"The attack was widespread and cost billions, and North Korea is directly responsible," Tom Bossert, homeland security adviser to President Donald Trump, wrote in a piece published on Monday night in The Wall Street Journal.
"North Korea has acted especially badly, largely unchecked, for more than a decade, and its malicious behavior is growing more egregious," Bossert wrote.
"WannaCry was indiscriminately reckless." The White House was expected to follow up on Tuesday with a more formal statement blaming Pyongyang, according to a senior administration official.
The U.S. government has assessed with a "very high level of confidence" that a hacking entity known as Lazarus Group, which works on behalf of the North Korean government, carried out the WannaCry attack, said the official, who spoke on condition of anonymity to discuss details of the government's investigation.
Lazarus Group is widely believed by security researchers and U.S. officials to have been responsible for the 2014 hack of Sony Pictures Entertainment that destroyed files, leaked corporate communications online and led to the departure of several top studio executives.
North Korean government representatives could not be immediately reached for comment. The country has repeatedly denied responsibility for WannaCry and called other allegations about cyberattacks a smear campaign.
Washington's public condemnation does not include any indictments or name specific individuals, the administration official said, adding the shaming was designed to hold Pyongyang accountable for its actions and "erode and undercut their ability to launch attacks."

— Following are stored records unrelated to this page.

### config.mk
export PLATFORM = sky130hd
export DESIGN_NAME = dsad_top
export DESIGN_NICKNAME = d
export VERILOG_FILES = /design/src/dsad_pkg.sv /design/src/dsad_top.sv
export SDC_FILE = /design/constraint.sdc
export NUM_CORES = 1
export LEC_CHECK = 0
export BUFFER_PORTS_ARGS = -buffer_cell sky130_fd_sc_hd__buf_2
export CORE_ASPECT_RATIO = 0.75
export CORE_MARGIN = 3
export CORE_UTILIZATION = 40
export DETAILED_ROUTE_END_ITERATION = 8
export GPL_ROUTABILITY_DRIVEN = 0
export PLACE_DENSITY = 0.67
export SLEW_MARGIN = 20
export SYNTH_ARGS = -nofsm -noshare
export SYNTH_HDL_FRONTEND = slang
export SYNTH_SLANG_ARGS = --single-unit
### constraint.sdc
create_clock -name clk_in -period 2.4 [get_ports clk_in]
set_clock_uncertainty 0.1 [all_clocks]
set_input_delay 0.24 -clock clk_in [delete_from_list [all_inputs] [get_ports clk_in]]
set_output_delay 0.24 -clock clk_in [all_outputs]
set_load 0.03 [all_outputs]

The accusation comes as worries mount about North Korea's hacking capabilities and its nuclear weapons program.
'Pattern of misbehaving'
Many security researchers, including Symantec, as well as the British government, have already concluded that North Korea was likely behind the WannaCry attack, which quickly unfurled across the globe in May to infect more than 300,000 computers in 150 countries.Considered unprecedented in scale at the time, WannaCry knocked British hospitals offline, forcing thousands of patients to reschedule appointments and disrupted infrastructure and businesses around the world.
The attack originally looked like a ransomware campaign, where hackers encrypt a targeted computer and demand payment to recover files. Some experts later concluded the ransom threat may have been a distraction intended to disguise a more destructive intent.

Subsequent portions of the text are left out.